WWW URL: http://www.psy.gla.ac.uk/~steve
This is a position paper for the 1996 Fadiva workshop at Gubbio.
Contents (click to jump)
The space of tables
Visual layout of tables to support problem solving
One of the oldest visual representations of data is tables: 2
dimensional rectangular grid layouts. This paper argues that:
We do not understand these well.
That most software cannot generate general table layouts for data of the kind
that are in fact common in printed booklets in common use.
That this gap occurs because a lot of data is multi-dimensional, and that
there are an interesting set of choices to make in mapping multi-dimensional
data on to the 2 picture dimensions of ordinary tables.
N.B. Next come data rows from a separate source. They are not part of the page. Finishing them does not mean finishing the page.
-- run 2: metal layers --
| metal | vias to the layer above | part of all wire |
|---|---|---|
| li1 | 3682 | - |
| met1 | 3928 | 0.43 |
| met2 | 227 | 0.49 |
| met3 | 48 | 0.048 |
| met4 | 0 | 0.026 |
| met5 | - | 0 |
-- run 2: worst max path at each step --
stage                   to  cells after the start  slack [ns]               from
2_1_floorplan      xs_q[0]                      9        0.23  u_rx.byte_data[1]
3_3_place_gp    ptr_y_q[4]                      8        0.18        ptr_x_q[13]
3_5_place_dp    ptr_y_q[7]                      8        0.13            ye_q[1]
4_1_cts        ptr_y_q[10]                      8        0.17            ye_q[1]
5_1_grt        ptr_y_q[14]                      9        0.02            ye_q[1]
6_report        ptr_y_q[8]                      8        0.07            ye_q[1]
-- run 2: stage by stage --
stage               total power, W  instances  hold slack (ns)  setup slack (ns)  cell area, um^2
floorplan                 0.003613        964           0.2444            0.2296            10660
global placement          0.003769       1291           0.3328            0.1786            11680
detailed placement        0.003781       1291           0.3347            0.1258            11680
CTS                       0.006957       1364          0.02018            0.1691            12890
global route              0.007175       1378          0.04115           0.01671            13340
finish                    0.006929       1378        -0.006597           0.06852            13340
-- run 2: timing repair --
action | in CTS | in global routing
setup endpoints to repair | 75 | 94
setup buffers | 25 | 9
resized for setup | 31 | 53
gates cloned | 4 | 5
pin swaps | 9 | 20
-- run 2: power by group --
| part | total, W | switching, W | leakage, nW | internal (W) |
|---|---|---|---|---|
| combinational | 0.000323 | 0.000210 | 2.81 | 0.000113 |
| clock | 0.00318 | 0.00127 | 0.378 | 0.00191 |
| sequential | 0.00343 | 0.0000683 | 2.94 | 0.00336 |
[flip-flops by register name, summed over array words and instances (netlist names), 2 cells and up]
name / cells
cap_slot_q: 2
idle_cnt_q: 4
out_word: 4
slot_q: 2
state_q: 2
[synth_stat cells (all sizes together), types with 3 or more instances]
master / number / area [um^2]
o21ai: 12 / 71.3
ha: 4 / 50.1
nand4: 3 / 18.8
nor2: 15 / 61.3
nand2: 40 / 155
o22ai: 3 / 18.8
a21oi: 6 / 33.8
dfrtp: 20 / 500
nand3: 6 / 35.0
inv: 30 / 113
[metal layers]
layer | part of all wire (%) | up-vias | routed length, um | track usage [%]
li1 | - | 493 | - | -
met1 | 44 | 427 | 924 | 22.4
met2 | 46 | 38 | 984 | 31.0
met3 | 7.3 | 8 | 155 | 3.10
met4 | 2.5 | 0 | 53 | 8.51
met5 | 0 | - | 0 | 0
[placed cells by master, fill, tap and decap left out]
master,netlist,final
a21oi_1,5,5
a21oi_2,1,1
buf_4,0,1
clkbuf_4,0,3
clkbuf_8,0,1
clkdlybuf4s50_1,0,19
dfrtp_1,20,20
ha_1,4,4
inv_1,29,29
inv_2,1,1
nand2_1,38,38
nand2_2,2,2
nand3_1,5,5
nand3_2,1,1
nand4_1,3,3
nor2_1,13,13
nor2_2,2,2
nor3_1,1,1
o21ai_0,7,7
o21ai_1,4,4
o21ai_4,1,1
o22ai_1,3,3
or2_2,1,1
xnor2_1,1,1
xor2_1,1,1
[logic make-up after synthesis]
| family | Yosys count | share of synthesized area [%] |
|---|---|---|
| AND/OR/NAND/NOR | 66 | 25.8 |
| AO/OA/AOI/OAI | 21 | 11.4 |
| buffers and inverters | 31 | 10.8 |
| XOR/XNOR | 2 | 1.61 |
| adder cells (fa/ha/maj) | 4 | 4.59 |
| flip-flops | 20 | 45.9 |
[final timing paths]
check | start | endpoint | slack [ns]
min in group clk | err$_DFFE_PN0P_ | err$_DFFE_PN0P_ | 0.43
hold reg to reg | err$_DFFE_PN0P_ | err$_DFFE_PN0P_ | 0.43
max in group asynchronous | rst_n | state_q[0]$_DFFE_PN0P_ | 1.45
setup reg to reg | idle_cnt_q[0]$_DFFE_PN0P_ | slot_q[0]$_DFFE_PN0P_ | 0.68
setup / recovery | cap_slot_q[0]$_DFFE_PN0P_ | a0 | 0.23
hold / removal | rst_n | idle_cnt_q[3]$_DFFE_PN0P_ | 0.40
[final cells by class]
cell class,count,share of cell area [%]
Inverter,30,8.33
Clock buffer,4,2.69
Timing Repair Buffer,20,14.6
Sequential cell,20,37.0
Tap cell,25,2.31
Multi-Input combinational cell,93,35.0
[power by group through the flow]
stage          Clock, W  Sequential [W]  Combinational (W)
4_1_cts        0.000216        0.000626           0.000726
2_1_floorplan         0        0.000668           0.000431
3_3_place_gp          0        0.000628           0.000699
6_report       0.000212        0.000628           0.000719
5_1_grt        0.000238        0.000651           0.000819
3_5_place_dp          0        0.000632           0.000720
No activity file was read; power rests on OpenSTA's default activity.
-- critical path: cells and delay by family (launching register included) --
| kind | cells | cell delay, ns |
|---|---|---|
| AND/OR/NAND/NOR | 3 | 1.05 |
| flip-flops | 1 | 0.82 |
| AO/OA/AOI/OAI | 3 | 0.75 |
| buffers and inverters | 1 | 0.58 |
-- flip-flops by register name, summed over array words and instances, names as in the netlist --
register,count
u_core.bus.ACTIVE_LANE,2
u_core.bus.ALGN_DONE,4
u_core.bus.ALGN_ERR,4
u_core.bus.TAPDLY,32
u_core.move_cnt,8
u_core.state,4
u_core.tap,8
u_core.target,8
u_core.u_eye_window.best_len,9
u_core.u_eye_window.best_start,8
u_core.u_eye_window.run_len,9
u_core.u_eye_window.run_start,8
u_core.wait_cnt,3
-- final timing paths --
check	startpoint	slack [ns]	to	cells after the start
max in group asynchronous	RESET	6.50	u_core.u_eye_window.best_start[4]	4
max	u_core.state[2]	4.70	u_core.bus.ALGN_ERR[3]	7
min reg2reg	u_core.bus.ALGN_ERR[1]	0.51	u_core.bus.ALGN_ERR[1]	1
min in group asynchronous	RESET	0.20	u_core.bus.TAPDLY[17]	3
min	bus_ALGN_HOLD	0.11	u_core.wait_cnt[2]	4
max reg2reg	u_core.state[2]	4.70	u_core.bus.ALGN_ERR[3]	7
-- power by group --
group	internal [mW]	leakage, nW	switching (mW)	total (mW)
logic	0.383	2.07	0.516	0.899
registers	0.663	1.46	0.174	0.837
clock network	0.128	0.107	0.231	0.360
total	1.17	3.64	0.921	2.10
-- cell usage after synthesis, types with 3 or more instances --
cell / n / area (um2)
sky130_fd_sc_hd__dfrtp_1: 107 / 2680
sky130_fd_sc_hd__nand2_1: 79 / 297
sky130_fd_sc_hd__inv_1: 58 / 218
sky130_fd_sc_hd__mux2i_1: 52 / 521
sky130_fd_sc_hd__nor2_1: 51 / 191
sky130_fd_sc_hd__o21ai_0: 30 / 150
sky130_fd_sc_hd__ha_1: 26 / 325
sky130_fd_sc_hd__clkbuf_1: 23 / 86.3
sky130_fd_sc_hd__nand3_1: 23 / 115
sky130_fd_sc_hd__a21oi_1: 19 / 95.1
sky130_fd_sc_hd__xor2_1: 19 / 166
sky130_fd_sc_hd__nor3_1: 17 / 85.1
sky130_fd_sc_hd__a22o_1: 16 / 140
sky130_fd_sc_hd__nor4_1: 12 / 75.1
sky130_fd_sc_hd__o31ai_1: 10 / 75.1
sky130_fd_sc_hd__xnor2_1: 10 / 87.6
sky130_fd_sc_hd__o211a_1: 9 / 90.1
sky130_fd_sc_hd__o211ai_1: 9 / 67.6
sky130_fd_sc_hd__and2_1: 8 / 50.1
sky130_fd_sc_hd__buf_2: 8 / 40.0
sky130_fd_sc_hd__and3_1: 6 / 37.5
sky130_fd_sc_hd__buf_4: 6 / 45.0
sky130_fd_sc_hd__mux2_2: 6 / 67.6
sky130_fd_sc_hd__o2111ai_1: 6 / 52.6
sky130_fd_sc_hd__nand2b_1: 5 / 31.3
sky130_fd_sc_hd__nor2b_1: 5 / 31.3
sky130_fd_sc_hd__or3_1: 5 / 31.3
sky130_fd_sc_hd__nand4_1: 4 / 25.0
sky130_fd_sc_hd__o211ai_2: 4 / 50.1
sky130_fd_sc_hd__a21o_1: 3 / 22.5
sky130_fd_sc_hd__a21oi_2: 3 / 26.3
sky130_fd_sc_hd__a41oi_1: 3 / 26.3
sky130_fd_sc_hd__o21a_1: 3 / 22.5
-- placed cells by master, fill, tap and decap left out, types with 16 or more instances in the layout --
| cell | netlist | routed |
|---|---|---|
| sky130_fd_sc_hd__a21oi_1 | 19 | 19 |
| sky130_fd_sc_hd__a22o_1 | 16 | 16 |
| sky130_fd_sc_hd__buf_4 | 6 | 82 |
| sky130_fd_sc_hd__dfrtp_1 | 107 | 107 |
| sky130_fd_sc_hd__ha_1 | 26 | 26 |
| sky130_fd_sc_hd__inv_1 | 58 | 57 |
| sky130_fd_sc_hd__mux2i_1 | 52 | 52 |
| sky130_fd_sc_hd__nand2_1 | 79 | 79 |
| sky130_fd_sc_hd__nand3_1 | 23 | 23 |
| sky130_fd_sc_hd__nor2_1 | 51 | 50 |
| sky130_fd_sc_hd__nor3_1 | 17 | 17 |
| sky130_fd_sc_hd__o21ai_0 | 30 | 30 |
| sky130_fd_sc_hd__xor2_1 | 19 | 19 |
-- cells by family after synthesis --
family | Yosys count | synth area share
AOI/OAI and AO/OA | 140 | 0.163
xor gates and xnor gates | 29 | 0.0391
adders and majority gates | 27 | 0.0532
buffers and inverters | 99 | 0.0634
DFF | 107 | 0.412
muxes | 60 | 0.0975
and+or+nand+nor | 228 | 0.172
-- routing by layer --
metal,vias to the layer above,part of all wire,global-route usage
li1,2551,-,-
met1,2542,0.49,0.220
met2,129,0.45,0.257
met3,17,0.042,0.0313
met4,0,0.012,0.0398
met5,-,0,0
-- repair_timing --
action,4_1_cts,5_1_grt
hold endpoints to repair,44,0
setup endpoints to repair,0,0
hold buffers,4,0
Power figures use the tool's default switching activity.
$ cat src/rtl/mmio_seven_seg_controller.sv
// mmio_seven_seg_controller
//   Byte-wide memory-mapped seven-segment display controller. Holds one
//   pattern register per digit plus CTRL and ENMASK, drives every digit in
//   parallel on seg and also time-multiplexes them onto scan_seg/scan_an.
//
//   Register map (byte offsets from BASE_ADDR):
//     0 .. NUM_DIGITS-1 : digit pattern i (glyph-encoded unless CTRL.RAW)
//     NUM_DIGITS        : CTRL   bit0 RAW, bit1 BLANK, bit2 BLINK_EN
//     NUM_DIGITS+1      : ENMASK bit i enables digit i
//   Any other address is write-ignored and reads as 8'h00.
//
//   Ports:
//     clk, nrst      : rising-edge clock, asynchronous active-low reset
//     addr/wdata/we  : write port, committed on the clk edge where we=1
//     re             : read strobe; rdata/rvalid answer one cycle later
//     seg            : parallel patterns, digit i at [8i+7:8i] (bit7 = dp)
//     scan_seg       : pattern of the digit currently scanned
//     scan_an        : one-hot active-high select of the scanned digit
//
//   Bus handshake: there is no back-pressure. A write is taken on every edge
//   with we=1; a read issued with re=1 always returns exactly one cycle later
//   with rvalid=1 for that single cycle. A read and write to the same
//   address in the same cycle return the value held before the write.
module mmio_seven_seg_controller #(
  parameter int          NUM_DIGITS = 8,
  parameter logic [15:0] BASE_ADDR  = 16'h0000,
  parameter int          SCAN_DIV   = 1000,
  parameter int          BLINK_DIV  = 64
) (
  input  logic                    clk,
  input  logic                    nrst,
  input  logic [15:0]             addr,
  input  logic [7:0]              wdata,
  input  logic                    we,
  input  logic                    re,
  output logic [7:0]              rdata,
  output logic                    rvalid,
  output logic [8*NUM_DIGITS-1:0] seg,
  output logic [7:0]              scan_seg,
  output logic [NUM_DIGITS-1:0]   scan_an
);

  localparam int PW = (SCAN_DIV > 1) ? $clog2(SCAN_DIV) : 1;
  localparam int IW = (NUM_DIGITS > 1) ? $clog2(NUM_DIGITS) : 1;
  localparam int BW = (BLINK_DIV > 1) ? $clog2(BLINK_DIV) : 1;

  // Character generator for non-raw digit writes.
  function automatic logic [7:0] glyph(input logic [7:0] code);
    logic [7:0] g;
    case (code)
      8'd0:    g = 8'h3F;
      8'd1:    g = 8'h06;
      8'd2:    g = 8'h5B;
      8'd3:    g = 8'h4F;
      8'd4:    g = 8'h66;
      8'd5:    g = 8'h6D;
      8'd6:    g = 8'h7D;
      8'd7:    g = 8'h07;
      8'd8:    g = 8'h7F;
      8'd9:    g = 8'h6F;
      8'd10:   g = 8'h77;
      8'd11:   g = 8'h7C;
      8'd12:   g = 8'h39;
      8'd13:   g = 8'h5E;
      8'd14:   g = 8'h79;
      8'd15:   g = 8'h71;
      8'd16:   g = 8'h76;  // H
      8'd17:   g = 8'h3E;  // U
      8'd18:   g = 8'h5C;  // o
      8'd19:   g = 8'h50;  // r
      default: g = 8'h00;
    endcase
    return g;
  endfunction

  // State
  logic [7:0]              digit_q [NUM_DIGITS];
  logic [7:0]              digit_d [NUM_DIGITS];
  logic [2:0]              ctrl_q, ctrl_d;
  logic [NUM_DIGITS-1:0]   enmask_q, enmask_d;
  logic [PW-1:0]           presc_q, presc_d;
  logic [IW-1:0]           scan_idx_q, scan_idx_d;
  logic [BW-1:0]           blink_cnt_q, blink_cnt_d;
  logic                    phase_q, phase_d;
  logic [8*NUM_DIGITS-1:0] seg_q, seg_d;
  logic [7:0]              scan_seg_q, scan_seg_d;
  logic [NUM_DIGITS-1:0]   scan_an_q, scan_an_d;
  logic [7:0]              rdata_q, rdata_d;
  logic                    rvalid_q, rvalid_d;

  // Address decode. The subtraction is one bit wider so addresses below
  // BASE_ADDR show up as negative and never alias onto the map.
  logic [16:0]   off;
  logic          in_map;
  logic          is_digit, is_ctrl, is_mask;
  logic [IW-1:0] widx;

  assign off      = {1'b0, addr} - {1'b0, BASE_ADDR};
  assign in_map   = !off[16];
  assign is_digit = in_map && (off[15:0] < 16'(NUM_DIGITS));
  assign is_ctrl  = in_map && (off[15:0] == 16'(NUM_DIGITS));
  assign is_mask  = in_map && (off[15:0] == 16'(NUM_DIGITS + 1));
  assign widx     = off[IW-1:0];

  logic presc_term, idx_term, blink_term;
  assign presc_term = (presc_q == PW'(SCAN_DIV - 1));
  assign idx_term   = (scan_idx_q == IW'(NUM_DIGITS - 1));
  assign blink_term = (blink_cnt_q == BW'(BLINK_DIV - 1));

  logic [NUM_DIGITS-1:0] vis;
  logic [7:0]            rd_val;

  always_comb begin
    for (int i = 0; i < NUM_DIGITS; i++) digit_d[i] = digit_q[i];
    ctrl_d      = ctrl_q;
    enmask_d    = enmask_q;
    presc_d     = presc_q;
    scan_idx_d  = scan_idx_q;
    blink_cnt_d = blink_cnt_q;
    phase_d     = phase_q;
    seg_d       = '0;
    scan_seg_d  = 8'h00;
    scan_an_d   = '0;
    rd_val      = 8'h00;

    // Register writes. The mode bit used is the one held before this write,
    // so changing RAW only affects later digit writes.
    if (we) begin
      if (is_digit) digit_d[widx] = ctrl_q[0] ? wdata : glyph(wdata);
      if (is_ctrl)  ctrl_d = wdata[2:0];
      if (is_mask)  enmask_d = wdata[NUM_DIGITS-1:0];
    end

    // Scan prescaler -> scan index -> blink counter -> blink phase.
    if (presc_term) begin
      presc_d = '0;
      if (idx_term) begin
        scan_idx_d = '0;
        if (blink_term) begin
          blink_cnt_d = '0;
          phase_d     = ~phase_q;
        end else begin
          blink_cnt_d = blink_cnt_q + 1'b1;
        end
      end else begin
        scan_idx_d = scan_idx_q + 1'b1;
      end
    end else begin
      presc_d = presc_q + 1'b1;
    end

    // Turning blink off restarts the next blink cycle in the visible phase.
    if (we && is_ctrl && !wdata[2]) phase_d = 1'b0;

    // Display outputs from the current (pre-edge) state.
    for (int i = 0; i < NUM_DIGITS; i++) begin
      vis[i] = enmask_q[i] && !ctrl_q[1] && !(ctrl_q[2] && phase_q);
      seg_d[8*i +: 8] = vis[i] ? digit_q[i] : 8'h00;
    end
    if (vis[scan_idx_q]) begin
      scan_an_d[scan_idx_q] = 1'b1;
      scan_seg_d            = digit_q[scan_idx_q];
    end

    // Read path uses pre-write state.
    if (is_digit)     rd_val = digit_q[widx];
    else if (is_ctrl) rd_val = {5'b0, ctrl_q};
    else if (is_mask) rd_val = 8'(enmask_q);
    rdata_d  = re ? rd_val : 8'h00;
    rvalid_d = re;
  end

  always_ff @(posedge clk or negedge nrst) begin
    if (!nrst) begin
      for (int i = 0; i < NUM_DIGITS; i++) digit_q[i] <= 8'h00;
      ctrl_q      <= 3'b000;
      enmask_q    <= '1;
      presc_q     <= '0;
      scan_idx_q  <= '0;
      blink_cnt_q <= '0;
      phase_q     <= 1'b0;
      seg_q       <= '0;
      scan_seg_q  <= 8'h00;
      scan_an_q   <= '0;
      rdata_q     <= 8'h00;
      rvalid_q    <= 1'b0;
    end else begin
      for (int i = 0; i < NUM_DIGITS; i++) digit_q[i] <= digit_d[i];
      ctrl_q      <= ctrl_d;
      enmask_q    <= enmask_d;
      presc_q     <= presc_d;
      scan_idx_q  <= scan_idx_d;
      blink_cnt_q <= blink_cnt_d;
      phase_q     <= phase_d;
      seg_q       <= seg_d;
      scan_seg_q  <= scan_seg_d;
      scan_an_q   <= scan_an_d;
      rdata_q     <= rdata_d;
      rvalid_q    <= rvalid_d;
    end
  end

  assign seg      = seg_q;
  assign scan_seg = scan_seg_q;
  assign scan_an  = scan_an_q;
  assign rdata    = rdata_q;
  assign rvalid   = rvalid_q;

endmodule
That the best layout depends not just on the data but on the task the user is
going to be performing.
That many of our instincts (our first choices) about layout are in fact not
good ones and do not help performance of the specified task.
That as well as the need for better understanding and new table generation
tools, it is likely that simple interaction aids would also greatly improve
computer-presentation of tables to users.
A simple printed table has a close connection to a database relation:
the analogy is widely used in introductory database courses. However
inspection of the variety of tables found in books shows that there is more to
be said. The canonical kind of table generated from a relation (e.g. fig.1)
uses rows for tuples (entities in the simple cases we shall concentrate on),
and columns for relationship parts (attributes in the simple case). However
where tables have been designed by people for visual convenience, other
patterns are common. In fig.2 not one but two columns are used for one
attribute (which has two alternative enumerated values) with the result that
two tuples are encoded in each row. This example can be generated by few if
any of the output facilities attached to databases, yet it saves space (by
adding one column, it halves the number of rows), and furthermore it is
perfectly comprehensible, perhaps more so than the standard alternative
A graph or scattergram is 2 dimensional in the sense that the X and Y
axes represent real values, while the presence or absence of a point specifies
a relation between them at that pair of values. A table might be thought of as
basically 3 dimensional, in that while the X and Y dimensions can be used to
represent two independent values, the number appearing in a cell of the table
can specify a third e.g. you could have a table of latitude and longitude
values, with height above sea level appearing in the cells. However tables are
used in many other wayss, much of the flexibility coming from the fact that the
data values for a "dimension" i.e. attribute of the data domain either form an
enumerated type formally (e.g. the days of the week) or else in practice occur
only in a few values e.g. pipes supplied in only a few different diameters.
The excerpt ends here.